Additional Information : Complete Output of the Analysis
NB1: The following output is specifically intended for researchers and contain details that are fully understandable only by reading the methodology described in Faranda, D., Bourdin, S., Ginesta, M., Krouma, M., Noyelle, R., Pons, F., Yiou, P., and Messori, G.: A climate-change attribution retrospective of some impactful weather extremes of 2021, Weather Clim. Dynam., 3, 1311–1340, https://doi.org/10.5194/wcd-3-1311-2022, 2022.
NB2: Colorscales may vary from the ClimaMeter figure presented above.

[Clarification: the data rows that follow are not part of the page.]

$ cat config.mk
export PLATFORM = sky130hd
export DESIGN_NAME = alu_share_arbiter
export DESIGN_NICKNAME = d
export VERILOG_FILES = /design/src/rtl/alu_share_arbiter.sv
export SDC_FILE = /design/constraint.sdc
export NUM_CORES = 1
export LEC_CHECK = 0
export CORE_AREA = 5 5 120 122
export CTS_CLUSTER_DIAMETER = 150
export CTS_CLUSTER_SIZE = 40
export DETAILED_ROUTE_END_ITERATION = 8
export DIE_AREA = 0 0 125 127
export GPL_ROUTABILITY_DRIVEN = 0
export PLACE_DENSITY = 0.69
export SYNTH_ARGS = -nofsm -noshare
export SYNTH_HDL_FRONTEND = slang
export SYNTH_SLANG_ARGS = --single-unit
$ cat constraint.sdc
create_clock -name clk -period 1.55 [get_ports clk]
set_input_delay 0.2325 -clock clk [delete_from_list [all_inputs] [get_ports clk]]
set_output_delay 0.2325 -clock clk [all_outputs]
set_load 0.02 [all_outputs]
File: src/rtl/seq_detect_pkg.sv
// Shared types and default sizes for the programmable serial pattern detector.
package seq_detect_pkg;

    localparam int PAT_W_DEF = 8;
    localparam int CNT_W_DEF = 8;

    typedef enum logic [1:0] {
        ST_IDLE  = 2'd0,
        ST_FILL  = 2'd1,
        ST_ARMED = 2'd2
    } state_e;

endpackage

File: src/rtl/sat_counter.sv
// Saturating up-counter with synchronous clear; clear wins over increment.
module sat_counter #(
    parameter int CNT_W = 8
) (
    input  logic             clk_i,
    input  logic             rst_ni,
    input  logic             clr_i,
    input  logic             inc_i,
    output logic [CNT_W-1:0] count_o
);

    logic [CNT_W-1:0] count_q;

    always_ff @(posedge clk_i) begin
        if (!rst_ni) begin
            count_q <= '0;
        end else if (clr_i) begin
            count_q <= '0;
        end else if (inc_i && (count_q != {CNT_W{1'b1}})) begin
            count_q <= count_q + CNT_W'(1);
        end
    end

    assign count_o = count_q;

endmodule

The figure shows the average of surface pressure anomaly (msl) (a), average 2-meter temperatures anomalies (t2m) (e), cumulated total precipitation (tp) (i), and average wind-speed (wspd) in the period of the event. Average of the surface pressure analogs found in the counterfactual [1979-2000] (b) and factual periods [2001-2022] (c), along with corresponding 2-meter temperatures (f, g), cumulated precipitation (j, k), and wind speed (n, o). Changes between present and past analogues are presented for surface pressure ∆slp (d), 2 meter temperatures ∆t2m (h), total precipitation ∆tp (i), and windspeed ∆wspd (p): color-filled areas indicate significant anomalies with respect to the bootstrap procedure. Violin plots for past (blue) and present (orange) periods for Quality Q analogs (q), Predictability Index D (r), Persistence Index Θ (s), and distribution of analogs in each month (t). Violin plots for past (blue) and present (orange) periods for ENSO (u), AMO (v) and PDO (w). Number of the Analogues occurring in each subperiod (blue) and linear trend (black). Values for the peak day of the extreme event are marked by a blue dot. Horizontal bars in panels (q,r,s,u,v,w) correspond to the mean (black) and median (red) of the distributions.